An extra layer of security is needed during lockdown
There are many situations that mandate the use of a virtual private network (VPN), as these tools are a way of extending the corporate network into the home office or a roaming situation.
VPNs enable users to send and receive data securely, as if they are sitting in the office.
"While using the VPN, you are secured through the organisation's controls," says Greg Griessel, technical solutions architect for cyber security, at Cisco. "The challenge, however, is that users are not always using one.”
He says there might be a situation where a user has just started up his or her machine, and is browsing through a few websites or checking emails, and hasn't yet managed to connect to the organisation with the VPN toolset.
“Users are vulnerable at that point in time because then they are 100% reliant on the controls that exist on the device that they are using,” he explains.
“Under a normal corporate situation, this might well be acceptable because the corporate policy has mandated that certain tools are installed on a user's machine that control security for them and prevent them from becoming infected.”

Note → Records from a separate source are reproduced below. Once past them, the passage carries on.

**config.mk**
```make
export PLATFORM = sky130hd
export DESIGN_NAME = mem_port
export DESIGN_NICKNAME = d
export VERILOG_FILES = /design/src/hw/cache_pkg.sv /design/src/hw/mem_port.sv
export SDC_FILE = /design/constraint.sdc
export NUM_CORES = 1
export LEC_CHECK = 0
export BUFFER_PORTS_ARGS = -buffer_cell sky130_fd_sc_hd__buf_2
export CORE_AREA = 4 4 246 248
export DETAILED_ROUTE_END_ITERATION = 16
export DIE_AREA = 0 0 250 252
export GPL_ROUTABILITY_DRIVEN = 0
export SETUP_SLACK_MARGIN = 0.3
export SYNTH_ARGS = -nofsm -noshare
export SYNTH_HDL_FRONTEND = slang
export SYNTH_SLANG_ARGS = --single-unit
```
**constraint.sdc**
```tcl
create_clock -name clk -period 4.84 [get_ports clk]
set_input_delay 0.242 -clock clk [delete_from_list [all_inputs] [get_ports clk]]
set_output_delay 0.242 -clock clk [all_outputs]
set_load 0.02 [all_outputs]
```
**src/hw/cache_pkg.sv**
```systemverilog
// data cache shared types
`default_nettype none

package cache_pkg;

    localparam int line_bytes = 16;
    localparam int num_sets   = 64;

    // address split: tag | index | offset
    localparam int offset_w = $clog2(line_bytes);
    localparam int index_w  = $clog2(num_sets);
    localparam int tag_w    = 32 - index_w - offset_w;

    typedef logic [31:0]             addr_t;
    typedef logic [31:0]             word_t;
    typedef logic [line_bytes*8-1:0] line_t;
    typedef logic [tag_w-1:0]        tag_t;
    typedef logic [index_w-1:0]      index_t;
    typedef logic [offset_w-1:0]     offset_t;
    typedef logic [1:0]              size_t;

    // access size codes
    localparam size_t size_word = 2'd0;
    localparam size_t size_byte = 2'd1;
    localparam size_t size_half = 2'd2;

endpackage

`default_nettype wire

```
**src/hw/mem_port.sv**
```systemverilog
// memory side request levels
`timescale 1ns/1ps
`default_nettype none

module mem_port (
    input  logic               clk,
    input  logic               rst_n,
    input  logic               wb_start,
    input  logic               rd_start,
    input  cache_pkg::tag_t    victim_tag,
    input  cache_pkg::line_t   victim_line,
    input  cache_pkg::tag_t    req_tag,
    input  cache_pkg::index_t  req_index,
    input  logic               mem_wb_ack,
    input  logic               mem_rd_ack,
    input  cache_pkg::line_t   mem_rd_line,
    output logic               mem_wb_req,
    output cache_pkg::addr_t   mem_wb_addr,
    output cache_pkg::line_t   mem_wb_line,
    output logic               mem_rd_req,
    output cache_pkg::addr_t   mem_rd_addr,
    output logic               wb_done,
    output logic               rd_done,
    output cache_pkg::line_t   fill_data
);
    import cache_pkg::*;

    // ack only counts while its request is up
    assign wb_done = mem_wb_req & mem_wb_ack;
    assign rd_done = mem_rd_req & mem_rd_ack;

    always_ff @(posedge clk or negedge rst_n) begin
        if (!rst_n) begin
            mem_wb_req <= 1'b0;
            mem_rd_req <= 1'b0;
        end else begin
            if (wb_start) begin
                mem_wb_req <= 1'b1;
            end else if (wb_done) begin
                mem_wb_req <= 1'b0;
            end
            if (rd_start) begin
                mem_rd_req <= 1'b1;
            end else if (rd_done) begin
                mem_rd_req <= 1'b0;
            end
        end
    end

    always_ff @(posedge clk) begin
        if (wb_start) begin
            mem_wb_addr <= {victim_tag, req_index, offset_t'(0)};  // line aligned
            mem_wb_line <= victim_line;
        end
        if (rd_start) begin
            mem_rd_addr <= {req_tag, req_index, offset_t'(0)};
        end
        if (rd_done) begin
            fill_data <= mem_rd_line;
        end
    end

endmodule

`default_nettype wire

```
== Word-level counts from Yosys, hierarchy flattened ==
Index checks and enable logic that the tools add are counted.
Word-level totals
  register bits after elaboration: 314
  input port bits: 312
  output and inout port bits: 324
  logic and storage cells: 14
Cells by class
  multiplexer cells: 4
  bitwise gates (word level): 2
  reductions and logical operators: 2
Operators with widths (count)
  $mux W1: 4
  $reduce_bool A2 Y1: 2
  $and A1 B1 Y1: 2

== Depth between registers and ports, before layout ==
Gate-level depths: netlist (run 1).
  depth in word-level cells: 3
  mapped depth: 2

== Least setup slack after synthesis (run 1) ==
OpenSTA, ideal clock, no wires.
  path kind: register to register
  start: reg mem_rd_req
  end: reg fill_data[0], enable pin
  arrival time: 2.163 ns
  data required time: 4.404 ns
  setup slack: 2.241 ns
  stages on the path, launching flop included: 2
  buffers on the path: 0
  cell sequence: dfrtp_1 and2_2
Between the ends
  cells in the longest elaborated chain, start to end: 1
Ends and longest elaborated chain
  start: declaration: line mem_port.sv:20  | output logic mem_rd_req,
  start signal: assignment: line mem_port.sv:35  | mem_rd_req <= 1'b0;
  start signal: assignment: line mem_port.sv:43  | mem_rd_req <= 1'b1;
  start signal: assignment: line mem_port.sv:45  | mem_rd_req <= 1'b0;
  $and A1 B1 Y1: line mem_port.sv:30  | assign rd_done = mem_rd_req & mem_rd_ack;
  via rd_done: line mem_port.sv:23  | output logic rd_done,
  end signal: assignment: line mem_port.sv:59  | fill_data <= mem_rd_line;
  end: declaration: line mem_port.sv:24  | output cache_pkg::line_t fill_data
The timed path passes the listed nets, and every way through them passes these cells.
A chain may end at the register's enable or synchronous reset.

== Final worst setup path (run 1) ==
  start: reg mem_rd_req
  end: out rd_done
Between the ends
  cells in the longest elaborated chain, start to end: 1
Ends and longest elaborated chain (line)
  $and A1 B1 Y1: mem_port.sv:30
  end: declaration: mem_port.sv:23
Every way passes these cells.

==> results of run 1 <==
## how the worst max path moves through the flow
stage / end / start / depth (start not counted) / slack [ps]
after detailed placement: fill_data[113] / mem_rd_req / 2 / 2550
after CTS: rd_done / mem_rd_req / 2 / 2510
final: rd_done / mem_rd_req / 2 / 2620
after global placement: fill_data[26] / mem_rd_req / 2 / 2620
after global routing: rd_done / mem_rd_req / 2 / 2450
after floorplan: fill_data[0] / mem_rd_req / 1 / 2240
## metrics by stage
stage,utilization [%],std cells,setup WS [ps]
final,30.5,2107,2620
after global routing,30.5,2104,2450
after CTS,30.4,2102,2510
after detailed placement,23.3,1731,2550
after global placement,23.3,1731,2620
after floorplan,-,336,2240
## worst register-to-register path, cell delays in order, from the launching register on
cell	delay, ps
sky130_fd_sc_hd__dfrtp_1	370
sky130_fd_sc_hd__and2_4	760
sky130_fd_sc_hd__buf_4	690
## state kept, by name, summed over array words and instances (netlist names)
| name | cells |
|---|---|
| fill_data | 128 |
| mem_wb_line | 128 |
| mem_rd_addr | 28 |
| mem_wb_addr | 28 |
| mem_rd_req | 1 |
| mem_wb_req | 1 |
## where the power goes
group / internal, mW / total, mW / switching (mW)
logic: 0.372 / 0.851 / 0.479
registers: 3.21 / 3.27 / 0.0576
clock network: 1.49 / 2.55 / 1.06
total: 5.07 / 6.67 / 1.59
## cells in the mapped netlist, drive strengths merged
library cell	instances
inv	2
and2	2
dfrtp	2
buf	8
a21o	2
edfxtp	312
conb	1
## area by class of cell
class / count / area (um2) / share of cell area, %
clock buffer: 46 / 947 / 5.32
multi-input combinational: 12 / 61.3 / 0.344
clock inverter: 16 / 139 / 0.780
timing repair buffer: 939 / 6260 / 35.1
sequential: 314 / 9420 / 52.9
antenna: 5 / 12.5 / 0.0702
tap: 773 / 967 / 5.43
inverter: 2 / 7.51 / 0.0421
## cell usage in the layout (no fill, tap or decap), types with 4 or more instances in the layout
| cell type | netlist | routed |
|---|---|---|
| sky130_fd_sc_hd__buf_2 | 0 | 626 |
| sky130_fd_sc_hd__edfxtp_1 | 312 | 312 |
| sky130_fd_sc_hd__dlygate4sd3_1 | 0 | 309 |
| sky130_fd_sc_hd__clkbuf_16 | 0 | 35 |
| sky130_fd_sc_hd__conb_1 | 1 | 8 |
| sky130_fd_sc_hd__clkbuf_1 | 0 | 8 |
| sky130_fd_sc_hd__diode_2 | 0 | 5 |
| sky130_fd_sc_hd__clkinv_1 | 0 | 5 |
| sky130_fd_sc_hd__clkinv_2 | 0 | 5 |
| sky130_fd_sc_hd__inv_6 | 0 | 4 |
## cell families (layout without fill, tap and decap cells)
group,count (synthesis),count (layout),share of synthesized area (%)
AOI/OAI and AO/OA,2,2,0.158
and+or+nand+nor,2,2,0.158
other,1,13,0.0394
DFF,314,314,98.9
buffers and inverters,10,1003,0.710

Users need to have a protection mechanism in place that covers situations when they are not on a VPNGreg Griessel, Cisco
However, this discounts user behaviour, Griessel explains. As people are currently driven to seek out news about the COVID-19 pandemic and are looking for updates on the number of new cases, for example, they can quite easily be tricked into clicking on links that they usually wouldn't click on.

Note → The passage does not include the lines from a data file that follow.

**config.mk**
```make
export PLATFORM = sky130hd
export DESIGN_NAME = arc_game
export DESIGN_NICKNAME = d
export VERILOG_FILES = /design/src/hdl/arc_game_pkg.sv /design/src/hdl/arc_cen.sv /design/src/hdl/arc_vtimer.sv /design/src/hdl/arc_mem_map.sv /design/src/hdl/arc_sys_regs.sv /design/src/hdl/arc_game.sv
export SDC_FILE = /design/constraint.sdc
export NUM_CORES = 1
export LEC_CHECK = 0
export ABC_AREA = 1
export ABC_CLOCK_PERIOD_IN_PS = 1900
export BUFFER_PORTS_ARGS = -buffer_cell sky130_fd_sc_hd__buf_2
export CAP_MARGIN = 20
export CORE_MARGIN = 4
export CORE_UTILIZATION = 37
export DETAILED_ROUTE_END_ITERATION = 6
export HOLD_SLACK_MARGIN = 0.03
export PLACE_DENSITY = 0.71
export RECOVER_POWER = 100
export SLEW_MARGIN = 20
export SYNTH_ARGS = -nofsm -noshare
export SYNTH_HDL_FRONTEND = slang
export SYNTH_SLANG_ARGS = --single-unit
```
**constraint.sdc**
```tcl
create_clock -name clk -period 1.9 [get_ports clk]
set_input_delay 0.095 -clock clk [delete_from_list [all_inputs] [get_ports clk]]
set_output_delay 0.095 -clock clk [all_outputs]
set_load 0.01 [all_outputs]
```
**src/hdl/arc_game_pkg.sv**
```systemverilog
// Arcade game glue definitions
package arc_game_pkg;

    // Video geometry, pixels per line and lines per frame
    localparam int H_TOTAL  = 32;
    localparam int H_ACTIVE = 24;
    localparam int V_TOTAL  = 16;
    localparam int V_ACTIVE = 12;

    // Sync placement inside the blanking intervals
    localparam int HS_START = 26;
    localparam int HS_END   = 27;
    localparam int VS_LINE  = 13;

    // Main CPU register map
    typedef enum logic [1:0] {
        REG_CTRL   = 2'd0,
        REG_BANK   = 2'd1,
        REG_LATCH  = 2'd2,
        REG_STATUS = 2'd3
    } reg_sel_e;

    // Main CPU bus as seen by the register block
    typedef struct packed {
        logic        cs;
        logic        rnw;
        logic [1:0]  dsn;       // Active low, bit 0 is the low byte lane
        reg_sel_e    addr;
        logic [15:0] dout;
    } cpu_bus_t;

    // Board configuration latches
    typedef struct packed {
        logic       flip;
        logic       video_en;
        logic [5:0] tile_bank;
    } sys_cfg_t;

    // Video timing bundle
    typedef struct packed {
        logic       hblank;
        logic       vblank;
        logic       hs;
        logic       vs;
        logic       vint;
        logic [7:0] hdump;
        logic [7:0] vrender;
    } vid_timing_t;

    // Tile engine requests before gating and banking
    typedef struct packed {
        logic [11:0] char_addr;
        logic [15:0] scr1_addr;
        logic [15:0] scr2_addr;
        logic [19:0] obj_addr;
    } gfx_addr_t;

    // Graphics ROM addresses after the mapper
    typedef struct packed {
        logic [11:0] char_addr;
        logic [18:0] scr1_addr;
        logic [18:0] scr2_addr;
        logic [19:0] obj_addr;
    } gfx_adj_t;

endpackage

```
**src/hdl/arc_cen.sv**
```systemverilog
// Clock-enable generator
`timescale 1ns/1ps

module arc_cen (
    input  logic clk,
    input  logic rst_n,
    output logic pxl2_cen,
    output logic pxl_cen,
    output logic snd_cen
);

    // Free-running divider, every enable is decoded from it
    logic [2:0] div_cnt;

    always_ff @(posedge clk or negedge rst_n) begin
        if (!rst_n) begin
            div_cnt  <= 3'd0;
            pxl2_cen <= 1'b0;
            pxl_cen  <= 1'b0;
            snd_cen  <= 1'b0;
        end else begin
            div_cnt  <= div_cnt + 3'd1;
            // Divide by 2
            pxl2_cen <= div_cnt[0];
            // Divide by 4
            pxl_cen  <= &div_cnt[1:0];
            // Divide by 8
            snd_cen  <= &div_cnt;
        end
    end

endmodule

```
**src/hdl/arc_vtimer.sv**
```systemverilog
// Video timing generator
`timescale 1ns/1ps

module arc_vtimer (
    input  logic                      clk,
    input  logic                      rst_n,
    input  logic                      pxl_cen,
    output arc_game_pkg::vid_timing_t timing,
    output logic [7:0]                frame_cnt
);

    import arc_game_pkg::*;

    logic [7:0] hdump;
    logic [7:0] vrender;
    logic       vint;
    logic       line_end;
    logic       frame_end;
    logic       vint_hit;

    // Last pixel of a line and last line of a frame
    assign line_end  = hdump == 8'(H_TOTAL - 1);
    assign frame_end = vrender == 8'(V_TOTAL - 1);

    // Next enable moves to the first blank line with hdump 0
    assign vint_hit = pxl_cen && line_end && (vrender == 8'(V_ACTIVE - 1));

    always_ff @(posedge clk or negedge rst_n) begin
        if (!rst_n) begin
            hdump   <= 8'd0;
            vrender <= 8'd0;
        end else if (pxl_cen) begin
            if (line_end) begin
                hdump <= 8'd0;
                if (frame_end) begin
                    vrender <= 8'd0;
                end else begin
                    vrender <= vrender + 8'd1;
                end
            end else begin
                hdump <= hdump + 8'd1;
            end
        end
    end

    // Interrupt pulse and frame count move on the same edge
    always_ff @(posedge clk or negedge rst_n) begin
        if (!rst_n) begin
            vint      <= 1'b0;
            frame_cnt <= 8'd0;
        end else begin
            vint <= vint_hit;
            if (vint_hit) begin
                frame_cnt <= frame_cnt + 8'd1;
            end
        end
    end

    // Blanking and syncs decode straight from the counters
    assign timing.hblank  = hdump >= 8'(H_ACTIVE);
    assign timing.vblank  = vrender >= 8'(V_ACTIVE);
    assign timing.hs      = (hdump >= 8'(HS_START)) && (hdump <= 8'(HS_END));
    assign timing.vs      = vrender == 8'(VS_LINE);
    assign timing.vint    = vint;
    assign timing.hdump   = hdump;
    assign timing.vrender = vrender;

endmodule

```
**src/hdl/arc_mem_map.sv**
```systemverilog
// Graphics ROM address mapper
`timescale 1ns/1ps

module arc_mem_map (
    input  logic                    clk,
    input  logic                    rst_n,
    input  arc_game_pkg::sys_cfg_t  cfg,
    input  logic                    obj_cs,
    input  arc_game_pkg::gfx_addr_t pre_addr,
    output arc_game_pkg::gfx_adj_t  adj_addr,
    output logic                    gfx_cs
);

    import arc_game_pkg::*;

    gfx_adj_t adj_next;
    logic     cs_next;

    // Upper half of a scroll layer's tile space goes through its bank
    function automatic logic [18:0] bank_scroll(
        input logic [15:0] addr,
        input logic [2:0]  bank
    );
        if (addr[15]) begin
            bank_scroll = {1'b1, bank, addr[14:0]};
        end else begin
            bank_scroll = {4'd0, addr[14:0]};
        end
    endfunction

    always_comb begin
        adj_next = '0;
        // Characters only fetch with the display on
        if (cfg.video_en) begin
            adj_next.char_addr = pre_addr.char_addr;
        end
        adj_next.scr1_addr = bank_scroll(pre_addr.scr1_addr, cfg.tile_bank[2:0]);
        adj_next.scr2_addr = bank_scroll(pre_addr.scr2_addr, cfg.tile_bank[5:3]);
        if (obj_cs) begin
            adj_next.obj_addr = pre_addr.obj_addr;
        end
    end

    assign cs_next = cfg.video_en | obj_cs;

    // Single stage, a new request may enter every clk
    always_ff @(posedge clk or negedge rst_n) begin
        if (!rst_n) begin
            adj_addr <= '0;
            gfx_cs   <= 1'b0;
        end else begin
            adj_addr <= adj_next;
            gfx_cs   <= cs_next;
        end
    end

endmodule

```
**src/hdl/arc_sys_regs.sv**
```systemverilog
// System control registers
`timescale 1ns/1ps

module arc_sys_regs (
    input  logic                   clk,
    input  logic                   rst_n,
    input  arc_game_pkg::cpu_bus_t bus,
    output logic [15:0]            cpu_din,
    output arc_game_pkg::sys_cfg_t cfg,
    output logic [7:0]             snd_latch,
    output logic                   snd_irqn,
    input  logic                   snd_ack,
    input  logic                   vblank,
    input  logic [7:0]             frame_cnt,
    input  logic [7:0]             game_id,
    input  logic [7:0]             st_addr,
    output logic [7:0]             st_dout
);

    import arc_game_pkg::*;

    logic       wr_en;
    logic       rd_en;
    logic       latch_wr;
    logic [7:0] ctrl_byte;
    logic [7:0] rd_data;

    // Registers sit on the low byte lane only
    assign wr_en    = bus.cs && !bus.rnw && !bus.dsn[0];
    assign rd_en    = bus.cs && bus.rnw;
    assign latch_wr = wr_en && (bus.addr == REG_LATCH);

    assign ctrl_byte = {6'd0, cfg.video_en, cfg.flip};

    always_ff @(posedge clk or negedge rst_n) begin
        if (!rst_n) begin
            cfg       <= '0;
            snd_latch <= 8'd0;
        end else if (wr_en) begin
            case (bus.addr)
                REG_CTRL: begin
                    cfg.flip     <= bus.dout[0];
                    cfg.video_en <= bus.dout[1];
                end
                REG_BANK:  cfg.tile_bank <= bus.dout[5:0];
                REG_LATCH: snd_latch     <= bus.dout[7:0];
                // Status is read-only
                default: ;
            endcase
        end
    end

    // Latch interrupt, a new write beats the acknowledge
    always_ff @(posedge clk or negedge rst_n) begin
        if (!rst_n) begin
            snd_irqn <= 1'b1;
        end else if (latch_wr) begin
            snd_irqn <= 1'b0;
        end else if (snd_ack) begin
            snd_irqn <= 1'b1;
        end
    end

    always_comb begin
        case (bus.addr)
            REG_CTRL:  rd_data = ctrl_byte;
            REG_BANK:  rd_data = {2'd0, cfg.tile_bank};
            REG_LATCH: rd_data = snd_latch;
            default:   rd_data = {snd_irqn, vblank, frame_cnt[5:0]};
        endcase
    end

    // CPU read data, valid the clk after the access
    always_ff @(posedge clk or negedge rst_n) begin
        if (!rst_n) begin
            cpu_din <= 16'd0;
        end else if (rd_en) begin
            cpu_din <= {8'd0, rd_data};
        end
    end

    // Debug status port, unmapped addresses keep the last value
    always_ff @(posedge clk or negedge rst_n) begin
        if (!rst_n) begin
            st_dout <= 8'd0;
        end else begin
            case (st_addr[7:4])
                4'd0: st_dout <= frame_cnt;
                4'd1: begin
                    case (st_addr[3:0])
                        4'd0: st_dout <= snd_latch;
                        4'd1: st_dout <= {2'd0, cfg.tile_bank};
                        4'd2: st_dout <= game_id;
                        default: ;
                    endcase
                end
                4'd2, 4'd3: st_dout <= ctrl_byte;
                default: ;
            endcase
        end
    end

endmodule

```
**src/hdl/arc_game.sv**
```systemverilog
// Arcade game glue top level
`timescale 1ns/1ps

module arc_game (
    input  logic                      clk,
    input  logic                      rst_n,
    // Main CPU
    input  arc_game_pkg::cpu_bus_t    bus,
    output logic [15:0]               cpu_din,
    // Debug status
    input  logic [7:0]                game_id,
    input  logic [7:0]                st_addr,
    output logic [7:0]                st_dout,
    // Sound CPU side
    output logic [7:0]                snd_latch,
    output logic                      snd_irqn,
    input  logic                      snd_ack,
    // Tile engine requests
    input  logic                      obj_cs,
    input  arc_game_pkg::gfx_addr_t   pre_addr,
    output arc_game_pkg::gfx_adj_t    adj_addr,
    output logic                      gfx_cs,
    // Clock enables and video
    output logic                      pxl_cen,
    output logic                      pxl2_cen,
    output logic                      snd_cen,
    output arc_game_pkg::vid_timing_t timing,
    output logic                      flip
);

    import arc_game_pkg::*;

    sys_cfg_t   cfg;
    logic [7:0] frame_cnt;

    assign flip = cfg.flip;

    arc_cen u_cen (
        .clk      ( clk      ),
        .rst_n    ( rst_n    ),
        .pxl2_cen ( pxl2_cen ),
        .pxl_cen  ( pxl_cen  ),
        .snd_cen  ( snd_cen  )
    );

    arc_vtimer u_vtimer (
        .clk       ( clk       ),
        .rst_n     ( rst_n     ),
        .pxl_cen   ( pxl_cen   ),
        .timing    ( timing    ),
        .frame_cnt ( frame_cnt )
    );

    arc_mem_map u_mem_map (
        .clk      ( clk      ),
        .rst_n    ( rst_n    ),
        .cfg      ( cfg      ),
        .obj_cs   ( obj_cs   ),
        .pre_addr ( pre_addr ),
        .adj_addr ( adj_addr ),
        .gfx_cs   ( gfx_cs   )
    );

    arc_sys_regs u_sys_regs (
        .clk       ( clk           ),
        .rst_n     ( rst_n         ),
        .bus       ( bus           ),
        .cpu_din   ( cpu_din       ),
        .cfg       ( cfg           ),
        .snd_latch ( snd_latch     ),
        .snd_irqn  ( snd_irqn      ),
        .snd_ack   ( snd_ack       ),
        .vblank    ( timing.vblank ),
        .frame_cnt ( frame_cnt     ),
        .game_id   ( game_id       ),
        .st_addr   ( st_addr       ),
        .st_dout   ( st_dout       )
    );

endmodule

```
==> summary by stage <==
Worst setup path
Data arrives at the worst endpoint at 1.60 ns. The worst register-to-register path has a depth of 9. The startpoint of the worst register-to-register path is u_vtimer.hdump[1]$_DFFE_PN0P_. The worst register-to-register path has a setup slack of 0.24 ns. The capturing element type of the critical path is an output port. The type of the worst setup path is flip-flop to output port.

The data required time of the worst path is 1.80 ns. The maximum fanout encountered on the critical timing path is 4. The worst register-to-register path ends at u_vtimer.frame_cnt[7]$_DFFE_PN0P_. The critical path startpoint category is a flip-flop.

Drt
The overall via count from detail_route is 4798. The first-pass detailed-route iteration total is 5. In this run the remaining antenna-violating nets after routing total 0. For this run, design rule violations remaining after detail routing come to 0. The routed wirelength normalized by instance count is 14.5 um. The first routing iteration left 256 violations. The total detailed-routing wirelength is 15600 um.

The detail-routed via count per cell is 4.44.

Clocking
The H-tree was split into 4 levels. TritonCTS built the clock tree. The total CTS buffers is 17. In this run the deepest clock path goes through 2 buffers.

The later-pin clock latency in the skew report is 0.42 ns. The number of gates resized after CTS is 0. The clock-pin slew of the registers on the worst-case setup and hold paths is 0.06 ns. The clock drives 135 sinks.

The root buffer cell chosen for the clock tree is sky130_fd_sc_hd__clkbuf_16.

Floorplanning
The region available for standard cell placement spans 0.0145 mm2. The floorplan has 44 rows. During I/O placement, the number of pins put on the boundary was 235. The die boundary height is 130 um. Measured along the x axis, the die boundary spans 130 um. The die covers 0.0168 mm2. For this configuration, the core starts out at a cell density of 37.7%.

Worst hold path
The terminating pin of the worst hold path is u_mem_map.adj_addr[6]$_DFF_PN0_. The path class of the lowest-slack min-delay path is input port to flip-flop. The cell depth of the worst min-delay path is 3. In this run the most critical hold path is launched from obj_cs.

Outcome
The flow ran to the end, and the final reports show no timing, DRC or antenna violations.

Synth
The dominant combinational cell family by area after synthesis is simple AND/OR/NAND/NOR gates. By area the synthesized netlist is led by sky130_fd_sc_hd__dfrtp_1 61%, sky130_fd_sc_hd__nand2_1 11%, sky130_fd_sc_hd__inv_1 6.0%. The mux share of post-synthesis cell area is 0%. The average instance area after synthesis is 9.53 um2.

The flop and latch count out of synthesis is 135. The adder-cell share of the synthesized area is 1.83%. Of all cell types, the one taking the most synthesized area is sky130_fd_sc_hd__dfrtp_1. The area share of and/or/nand/nor cells after synthesis is 20.1%. The most used flip-flop cell after synthesis is sky130_fd_sc_hd__dfrtp_1. Counting instances in the post-synthesis netlist gives the leading cell types as 159 x sky130_fd_sc_hd__nand2_1, 134 x sky130_fd_sc_hd__dfrtp_1, 87 x sky130_fd_sc_hd__inv_1.

The most common cell in the synthesized netlist is sky130_fd_sc_hd__nand2_1. The number of different library cells used by synthesis comes to 35. In this run the biggest area consumer among cell types represents 61.2% of the synthesized area.

Yosys mapped a number of flops with a built-in enable equal to 0. The proportion of register bits with asynchronous set or reset after synthesis is 100%. After synthesis, flip-flops and latches occupy 61.7% of the total area. In this run the cell area of the synthesized design comes to 0.00548 mm2. Of the total synthesized cell area, the portion taken by XOR and XNOR cells is 2.53%.

The Yosys step of the flow raised 0 warnings. The number of instances in the synthesized netlist is 575. Summing the areas of all compound-gate instances in the mapped netlist gives 5.23% of the synthesized area.

Timing
On the final layout, the worst clock skew is 0.00928 ns. The hold violation count in the final report is 0. The total negative setup slack is 0 ns. The number of max-slew violations in the final report is 0. Derived from the worst setup path, the maximum achievable clock frequency is 0.589 GHz. Setup violations remaining at the end of the flow were counted as 0. The final cycle utilization of the critical path is 89.3%. The worst pin sits at a relative slew slack of 11.7%. The final setup slack of the worst path is 0.203 ns. Setup repair after global routing left no endpoint under its margin.

The time the worst path needs with I/O delays and setup is 1.70 ns. For the pin with the worst max-slew slack, the measured transition is 1.32 ns.

Placement
Prior to clock tree synthesis, the placed netlist has a worst setup slack of 0.373 ns. The detailed placer's ending HPWL is 10900 um. The final weighted congestion of routability-driven global placement is 0.880. The cell count after placement is 972. The quantity of I/O buffers inserted on ports is 217.

Finish
At the end of the flow, the number of nets in the layout was 998. The number of antenna repair diodes is 0. The final standard cell count with taps included and fillers excluded is 1081. The fraction of layout cells with a size suffix above 1 is 15.9%. Compared with the post-synthesis result, the final layout area differs by 44.3%.

The number of filler cells placed in the layout is 1364.

Power and ir drop
Summed over all cells, the static leakage comes to 4.21 nW. The worst-case vdd ir drop is 0.000806 V. The power density relative to cell area is 935 mW/mm2.

GRT
The first global-routing pass estimated 25200 um of wire. In the global route stage, overall resource usage came out at 19.5%. The via count of the first global-routing pass is 4997.

The global route total overflow is 0. The largest net degree at the start of global routing is 53. The initial antenna violation count was 0.

Flow run
The max capacitance violation total is 0.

This is why users need to have a protection mechanism in place that covers situations when they are not on a VPN, he says.
“Solutions such as Cisco Umbrella are key, as they protect users wherever they may be. It's a type of ‘follow me’ security protocol that lives on the endpoints that allows Cisco to hook into all the transactions that are happening from a Web and traffic point of view, and control those.”
In this way, if a user inadvertently clicks on a link, Cisco will reference that link against the umbrella cloud system and check whether or not it is a valid Web site or perhaps a malicious Web site that is hosting malware, he explains.
In a situation where companies are experiencing tremendous volumes of data on VPN systems, they employ a technology called split tunnelling. In essence, split tunnelling enables the user to route some of their device or app traffic through the encrypted VPN tunnel while other devices or apps access the internet directly. This can pose a security risk because not all data traffic is going through the VPN tunnel, and therefore isn’t directed through a secure gateway. "To secure this, Cisco Umbrella acts as a gateway or an overarching service to prevent threats from reaching our customers.”
The final layer of security, he says, is threat intelligence. The threat intelligence behind Cisco products comes from Talos, a multi-national team that contributes information on new threats to the Cisco Collective Security Intelligence (CSI) ecosystem.
"This information is shared with multiple security solutions and vendors, providing a unified source of threat intelligence data that enables Cisco to protect at a moment’s notice."